From: "Paul E. McKenney" <paulmck@linux.vnet.ibm.com>
To: Boqun Feng <boqun.feng@gmail.com>
Cc: Dmitry Vyukov <dvyukov@google.com>,
josh@joshtriplett.org, Steven Rostedt <rostedt@goodmis.org>,
Mathieu Desnoyers <mathieu.desnoyers@efficios.com>,
jiangshanlai@gmail.com, LKML <linux-kernel@vger.kernel.org>,
syzkaller <syzkaller@googlegroups.com>
Subject: Re: rcu: WARNING in rcu_seq_end
Date: Tue, 7 Mar 2017 19:08:05 -0800 [thread overview]
Message-ID: <20170308030805.GB30506@linux.vnet.ibm.com> (raw)
In-Reply-To: <20170308024417.sptzlehrtfl6bnc2@tardis>
On Wed, Mar 08, 2017 at 10:44:17AM +0800, Boqun Feng wrote:
> On Tue, Mar 07, 2017 at 06:26:03PM -0800, Paul E. McKenney wrote:
> > On Wed, Mar 08, 2017 at 09:39:13AM +0800, Boqun Feng wrote:
> > > On Tue, Mar 07, 2017 at 03:31:54PM -0800, Paul E. McKenney wrote:
> > > > On Wed, Mar 08, 2017 at 07:05:13AM +0800, Boqun Feng wrote:
> > > > > On Tue, Mar 07, 2017 at 07:27:15AM -0800, Paul E. McKenney wrote:
> > > > > > On Tue, Mar 07, 2017 at 03:43:42PM +0100, Dmitry Vyukov wrote:
> > > > > > > On Tue, Mar 7, 2017 at 3:27 PM, Boqun Feng <boqun.feng@gmail.com> wrote:
> > > > > > > > On Tue, Mar 07, 2017 at 08:05:19AM +0100, Dmitry Vyukov wrote:
> > > > > > > > [...]
> > > > > > > >> >>
> > > > > > > >> >> What is that mutex? And what locks/unlocks provide synchronization?
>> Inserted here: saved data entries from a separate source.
[config.mk]
export PLATFORM = sky130hd
export DESIGN_NAME = note_divider
export DESIGN_NICKNAME = d
export VERILOG_FILES = /design/src/rtl/note_divider.sv
export SDC_FILE = /design/constraint.sdc
export NUM_CORES = 1
export LEC_CHECK = 0
export ABC_AREA = 1
export CELL_PAD_IN_SITES_DETAIL_PLACEMENT = 1
export CELL_PAD_IN_SITES_GLOBAL_PLACEMENT = 1
export CORE_ASPECT_RATIO = 1.5
export CORE_MARGIN = 2
export CORE_UTILIZATION = 47
export CTS_BUF_LIST = sky130_fd_sc_hd__clkbuf_4 sky130_fd_sc_hd__clkbuf_8
export DETAILED_ROUTE_END_ITERATION = 8
export GPL_ROUTABILITY_DRIVEN = 1
export PLACE_DENSITY = 0.91
export SETUP_SLACK_MARGIN = 0.15
export SKIP_CTS_REPAIR_TIMING = 1
export SLEW_MARGIN = 0
export SYNTH_ARGS = -nofsm -noshare
export SYNTH_HDL_FRONTEND = slang
export SYNTH_SLANG_ARGS = --single-unit
[constraint.sdc]
create_clock -name clock_in -period 7.8 [get_ports clock_in]
set_clock_uncertainty 0.15 [all_clocks]
set_input_delay 1.17 -clock clock_in [delete_from_list [all_inputs] [get_ports clock_in]]
set_output_delay 1.17 -clock clock_in [all_outputs]
set_load 0.02 [all_outputs]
I
> > > > > > > >> >> see that one uses exp_mutex and another -- exp_wake_mutex.
> > > > > > > >> >
> > > > > > > >> > Both of them.
> > > > > > > >> >
> > > > > > > >> > ->exp_mutex is acquired by the task requesting the grace period, and
> > > > > > > >> > the counter's first increment is done by that task under that mutex.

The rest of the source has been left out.